Il admet que les portes étaient ouvertes devant lui, en raison de son alliance avec le président de la République, et avoue que chaque fois qu'il a demandé un rendez-vous à un responsable, il a trouvé un bon accueil. Il relativise cependant en disant qu'il n'a jamais possédé une société de l'Etat et qu'il n'a jamais eu un terrain ou propriété appartenant à l'Etat (sic !) et qu'il a toujours rempli son devoir fiscal, à l'instar de tout citoyen.
Il dit que la majorité de ses propriétés, pour ne pas dire toutes, se trouvent sur le territoire de la République tunisienne et défie quiconque qui puisse prouver qu'il possède un mètre carré à l'étranger. Il est même prêt à fournir à l'Etat une procuration pour vérifier ce point.
« Tout le monde sait que j'ai beaucoup investi et que j'employais quelque 4000 personnes directement », dit-il avant de rappeler ses derniers investissements dans la société du sucre et dans la cimenterie où il a injecté l'essentiel de sa fortune et a ramené de gros investisseurs étrangers pour créer de l'emploi en Tunisie et servir l'économie du pays. « Ce comportement est-il celui de quelqu'un qui a spolié les biens du peuple ? Celui qui spolie le pays expatrie son argent et ne pense jamais à le rapatrier ou l'investir en Tunisie », conclut-il.
Belhassen Trabelsi dit que l'exil lui fait beaucoup de peine et qu'il a envie de rentrer au pays, quel qu'en soit le prix. Il dit être prêt à affronter toute instance judiciaire et de présenter toutes les informations en sa possession. Il dit être prêt également à donner les détails de son parcours et comment il s'est enrichi et corriger ses erreurs et réparer les préjudices s'ils existent.
« Je veux rentrer au pays afin de faire face à mon destin et de me plier aux interrogatoires et questionnements (…) », dit-il précisant qu'il ne veut pas affronter les vengeances, les jalousies, les haines, les mensonges… « Je ne pose pas de conditions, mais j'espère et j'ambitionne. Je sais que mon nom est banni, mais je reste Tunisien et tout Tunisien doit jouir de ses droits, quoi qu'il ait fait. »
Il conclut sa lettre en réitérant ses excuses et en répétant qu'il est prêt à affronter la justice et les instances de l'Etat en se présentant devant elles.
En attendant de voir si Belhassen Trabelsi va aller jusqu'au bout de son engagement, en rentrant au pays pour affronter la justice, précisons à nos lecteurs que certaines contrevérités sont contenues dans sa lettre.
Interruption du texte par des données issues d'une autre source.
==> run a: inputs <==
==> flow/design.v <==
`timescale 1ns / 1ps
module get_conv_target_angle(
input signed [19:0] target_angle,
output reg signed [19:0] target_angle_conv,
output reg [2:0] quadrant_loc
    );
  always@(*)
    begin
        if ((target_angle >{16'd90,4'd0}) && (target_angle <= {16'd180,4'd0})) target_angle_conv = target_angle - {16'd90,4'd0};
        else if ((target_angle >{16'd180,4'd0}) && (target_angle <= {16'd270,4'd0})) target_angle_conv = target_angle - {16'd180,4'd0};
        else if ((target_angle > {16'd270,4'd0}) && (target_angle <= {16'd360,4'd0})) target_angle_conv = target_angle - {16'd360,4'd0};
        else target_angle_conv = target_angle;
    end 
  always@(*)
    begin
        if ((target_angle >{16'd90,4'd0}) && (target_angle <= {16'd180,4'd0})) quadrant_loc = 3'd2;
        else if ((target_angle >{16'd180,4'd0}) && (target_angle <= {16'd270,4'd0})) quadrant_loc = 3'd3;
        else if ((target_angle > {16'd270,4'd0}) && (target_angle <= {16'd360,4'd0})) quadrant_loc = 3'd4;
        else quadrant_loc = 3'd1;
    end    
endmodule
`timescale 1ns / 1ps
module output_mapping(
input signed [19:0] x, 
input signed [19:0] y,
input [2:0] quadrant_loc,
output reg signed [19:0] x_res,
output reg signed [19:0] y_res
    );
always@(*)
    begin
        if (quadrant_loc == 3'd2) x_res = -y;
        else if (quadrant_loc == 3'd3) x_res = -x;
        else  x_res = x; 
    end
 always@(*)
   begin
     if (quadrant_loc == 3'd2)       y_res = x;
     else if (quadrant_loc == 3'd3)  y_res = -y;
     else                            y_res = y; 
   end
endmodule
`timescale 1ns / 1ps
module cordic_sin_cos(clk,rst,target_angle,x_res,y_res);
 input clk,rst;   
 input signed [19:0] target_angle;    
 output reg signed [19:0] x_res;  
 output reg signed [19:0] y_res;  
 wire signed [19:0] x_res_comb;  
 wire signed [19:0] y_res_comb;  
 reg signed [19:0] x [9:0];   
 reg signed [19:0] y [9:0];   
 wire signed[19:0] arc_tan [8:0];   
 reg  signed[19:0] z[8:0];   
 reg  d[8:0];  
 wire signed [19:0] target_angle_conv;   
 wire [2:0] quadrant_loc;  
 assign arc_tan[0] = {{6{1'b0}},10'b0000101101,4'b0000};    
 assign arc_tan[1] = {{6{1'b0}},10'b0000011010,4'b1001};    
 assign arc_tan[2] = {{6{1'b0}},10'b0000001110,4'b0000};    
 assign arc_tan[3] = {{6{1'b0}},10'b0000000111,4'b0010};    
 assign arc_tan[4] = {{6{1'b0}},10'b0000000011,4'b1001};    
 assign arc_tan[5] = {{6{1'b0}},10'b0000000001,4'b1100};    
 assign arc_tan[6] = {{6{1'b0}},10'b0000000000,4'b1110};    
 assign arc_tan[7] = {{6{1'b0}},10'b0000000000,4'b0111};    
 assign arc_tan[8] = {{6{1'b0}},10'b0000000000,4'b0011};    
 get_conv_target_angle conv_angle(.target_angle(target_angle),.target_angle_conv(target_angle_conv),.quadrant_loc(quadrant_loc));
 output_mapping out_map(.x(x[9][19:0]),.y(y[9][19:0]),.quadrant_loc(quadrant_loc),.x_res(x_res_comb),.y_res(y_res_comb));
 always@(posedge clk)
  begin
    if (rst == 0)
       begin
         x_res [19:0]     <= 20'b0;
         y_res [19:0]     <= 20'b0;  
       end 
    else 
       begin
         x_res [19:0] <= x_res_comb;
         y_res [19:0] <= y_res_comb;
       end
  end
 always@(*)
   begin
      x[0] = 20'b00001001101101110001;  
      y[0] = 20'b00000000000000000000;  
      z[0] = target_angle_conv;  
      d[0] = (z[0][19] == 0) ? 1 : 0;   
   end
 always@(*)
   begin
     x[1] = (d[0] == 1) ? (x[0] - y[0]) : (x[0]+y[0]);
     y[1] = (d[0] == 1) ? (y[0] + x[0]) : (y[0]-x[0]);
     z[1] = (d[0] == 1) ? (z[0] - arc_tan[0]) : (z[0]+arc_tan[0]);
     d[1] = (z[1][19] == 0) ? 1 : 0;
     x[2] = (d[1] == 1) ? (x[1] - (y[1]>>>1)) : (x[1]+(y[1]>>>1));
     y[2] = (d[1] == 1) ? (y[1] + (x[1]>>>1)) : (y[1]-(x[1]>>>1));
     z[2] = (d[1] == 1) ? (z[1] - arc_tan[1]) : (z[1]+arc_tan[1]);
     d[2] = (z[2][19] == 0) ? 1 : 0;   
     x[3] = (d[2] == 1) ? (x[2] - (y[2]>>>2)) : (x[2]+(y[2]>>>2));
     y[3] = (d[2] == 1) ? (y[2] + (x[2]>>>2)) : (y[2]-(x[2]>>>2));
     z[3] = (d[2] == 1) ? (z[2] - arc_tan[2]) : (z[2]+arc_tan[2]);
     d[3] = (z[3][19] == 0) ? 1 : 0; 
     x[4] = (d[3] == 1) ? (x[3] - (y[3]>>>3)) : (x[3]+(y[3]>>>3));
     y[4] = (d[3] == 1) ? (y[3] + (x[3]>>>3)) : (y[3]-(x[3]>>>3));
     z[4] = (d[3] == 1) ? (z[3] - arc_tan[3]) : (z[3]+arc_tan[3]);
     d[4] = (z[4][19] == 0) ? 1 : 0; 
     x[5] = (d[4] == 1) ? (x[4] - (y[4]>>>4)) : (x[4]+(y[4]>>>4));
     y[5] = (d[4] == 1) ? (y[4] + (x[4]>>>4)) : (y[4]-(x[4]>>>4));
     z[5] = (d[4] == 1) ? (z[4] - arc_tan[4]) : (z[4]+arc_tan[4]);
     d[5] = (z[5][19] == 0) ? 1 : 0; 
     x[6] = (d[5] == 1) ? (x[5] - (y[5]>>>5)) : (x[5]+(y[5]>>>5));
     y[6] = (d[5] == 1) ? (y[5] + (x[5]>>>5)) : (y[5]-(x[5]>>>5));
     z[6] = (d[5] == 1) ? (z[5] - arc_tan[5]) : (z[5]+arc_tan[5]);
     d[6] = (z[6][19] == 0) ? 1 : 0; 
     x[7] = (d[6] == 1) ? (x[6] - (y[6]>>>6)) : (x[6]+(y[6]>>>6));
     y[7] = (d[6] == 1) ? (y[6] + (x[6]>>>6)) : (y[6]-(x[6]>>>6));
     z[7] = (d[6] == 1) ? (z[6] - arc_tan[6]) : (z[6]+arc_tan[6]);
     d[7] = (z[7][19] == 0) ? 1 : 0; 
     x[8] = (d[7] == 1) ? (x[7] - (y[7]>>>7)) : (x[7]+(y[7]>>>7));
     y[8] = (d[7] == 1) ? (y[7] + (x[7]>>>7)) : (y[7]-(x[7]>>>7));
     z[8] = (d[7] == 1) ? (z[7] - arc_tan[7]) : (z[7]+arc_tan[7]);
     d[8] = (z[8][19] == 0) ? 1 : 0; 
     x[9] = (d[8] == 1) ? (x[8] - (y[8]>>>8)) : (x[8]+(y[8]>>>8));
     y[9] = (d[8] == 1) ? (y[8] + (x[8]>>>8)) : (y[8]-(x[8]>>>8));
     z[9] = (d[8] == 1) ? (z[8] - arc_tan[8]) : (z[8]+arc_tan[8]);
     d[9] = (z[9][19] == 0) ? 1 : 0; 
   end
endmodule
Selon nos informations, l'incendie de sa maison a eu lieu après son évasion et non avant. Au moment de son départ, il a rencontré certaines personnes et il ne leur a pas dit que sa maison a été attaquée. Il était même serein.
Il dit qu'il n'a jamais possédé un bien de l'Etat, mais oublie de signaler que la concession Ford, qui appartenait à l'Etat, lui a été cédée à la suite de quelques subterfuges.
A propos des biens qu'il dit ne pas posséder à l'étranger, on sait qu'il possède (au moins) la compagnie aérienne égyptienne Koral Blue, filiale de Karthago Airlines.
Et il est évident qu'il a, au moins, un compte à l'étranger grâce auquel il séjourne au Canada depuis janvier 2011 et qu'il se paie les meilleurs avocats. L'histoire de ce compte a été évoquée, le 18 septembre 2011 par la Télévision Suisse Romande (TSR). Ce compte est à la HSBC Private Bank de Genève et il est crédité de 11 millions de francs suisses (soit l'équivalent de 17 millions de dinars tunisiens), selon TSR qui n'a pas été démentie par la banque.
Si nos informations sont erronées, nous lui publierons (volontiers) son droit de réponse, à condition qu'il prouve le contraire.